= TASK DESCRIPTION =
Lines from the one containing "function automatic logic uses_flags(input" to the end of the entries below must be reproduced exactly, with both end lines kept and no other line added.

(INFORMATION GIVEN)

--- config.mk ---
export PLATFORM = sky130hd
export DESIGN_NAME = uop_dispatch
export DESIGN_NICKNAME = d
export VERILOG_FILES = /design/src/rtl/Purple_Jade_pkg.sv /design/src/rtl/uop_scoreboard.sv /design/src/rtl/uop_dispatch.sv
export SDC_FILE = /design/constraint.sdc
export NUM_CORES = 1
export LEC_CHECK = 0
export CAP_MARGIN = 20
export CORE_UTILIZATION = 49
export DETAILED_ROUTE_END_ITERATION = 7
export PLACE_DENSITY = 0.71
export SLEW_MARGIN = 15
export SYNTH_ARGS = -nofsm -noshare
export SYNTH_HDL_FRONTEND = slang
export SYNTH_HIERARCHICAL = 1
export SYNTH_SLANG_ARGS = --single-unit
--- constraint.sdc ---
create_clock -name clk_i -period 3.6 [get_ports clk_i]
set_clock_uncertainty 0.2 [all_clocks]
set_input_delay 0.72 -clock clk_i [delete_from_list [all_inputs] [get_ports clk_i]]
set_output_delay 0.72 -clock clk_i [all_outputs]
set_load 0.05 [all_outputs]
--- src/rtl/Purple_Jade_pkg.sv ---
// rtl/Purple_Jade_pkg.sv - microcode word layout, FU/OP codes and source-usage decode
// Shared by the dispatch queue, its scoreboard and any bench building microcode words.
package Purple_Jade_pkg;

    localparam int UCODE_WIDTH_P = 16;
    localparam int REG_IDX_W     = 4;

    typedef enum logic [2:0] {
        ALU_FU     = 3'd0,
        LOGICAL_FU = 3'd1,
        MUL_FU     = 3'd2,
        DIV_FU     = 3'd3,
        MEM_FU     = 3'd4,
        BRANCH_FU  = 3'd5,
        NOOP_FU    = 3'd7
    } fu_e;

    typedef enum logic [3:0] {
        ADD_OP = 4'd0,
        SUB_OP = 4'd1,
        AND_OP = 4'd2,
        ORR_OP = 4'd3,
        MUL_OP = 4'd4,
        DIV_OP = 4'd5,
        LDR_OP = 4'd6,
        STR_OP = 4'd7,
        CMP_OP = 4'd8,
        B_OP   = 4'd9,
        BCC_OP = 4'd10,
        NOP_OP = 4'd11
    } op_e;

    // Field order matches the ROM word {WE,OP,FU,FLAGS,DST,S1,S2,IMM}, MSB first.
    typedef struct packed {
        logic       we;
        logic [3:0] op;
        logic [2:0] fu;
        logic [3:0] flags;
        logic       dst;
        logic       s1;
        logic       s2;
        logic       imm;
    } ucode_s;

    function automatic logic uses_rs1(input logic s1);
        return s1;
    endfunction

    // An immediate replaces the second register operand.
    function automatic logic uses_rs2(input logic s2, input logic imm);
        return s2 & ~imm;
    endfunction

    function automatic logic uses_flags(input logic [3:0] op);
        return op == BCC_OP;
    endfunction

endpackage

(End INFORMATION GIVEN)

= SOLUTION TO THIS PROBLEM =
    function automatic logic uses_flags(input logic [3:0] op);
        return op == BCC_OP;
    endfunction

endpackage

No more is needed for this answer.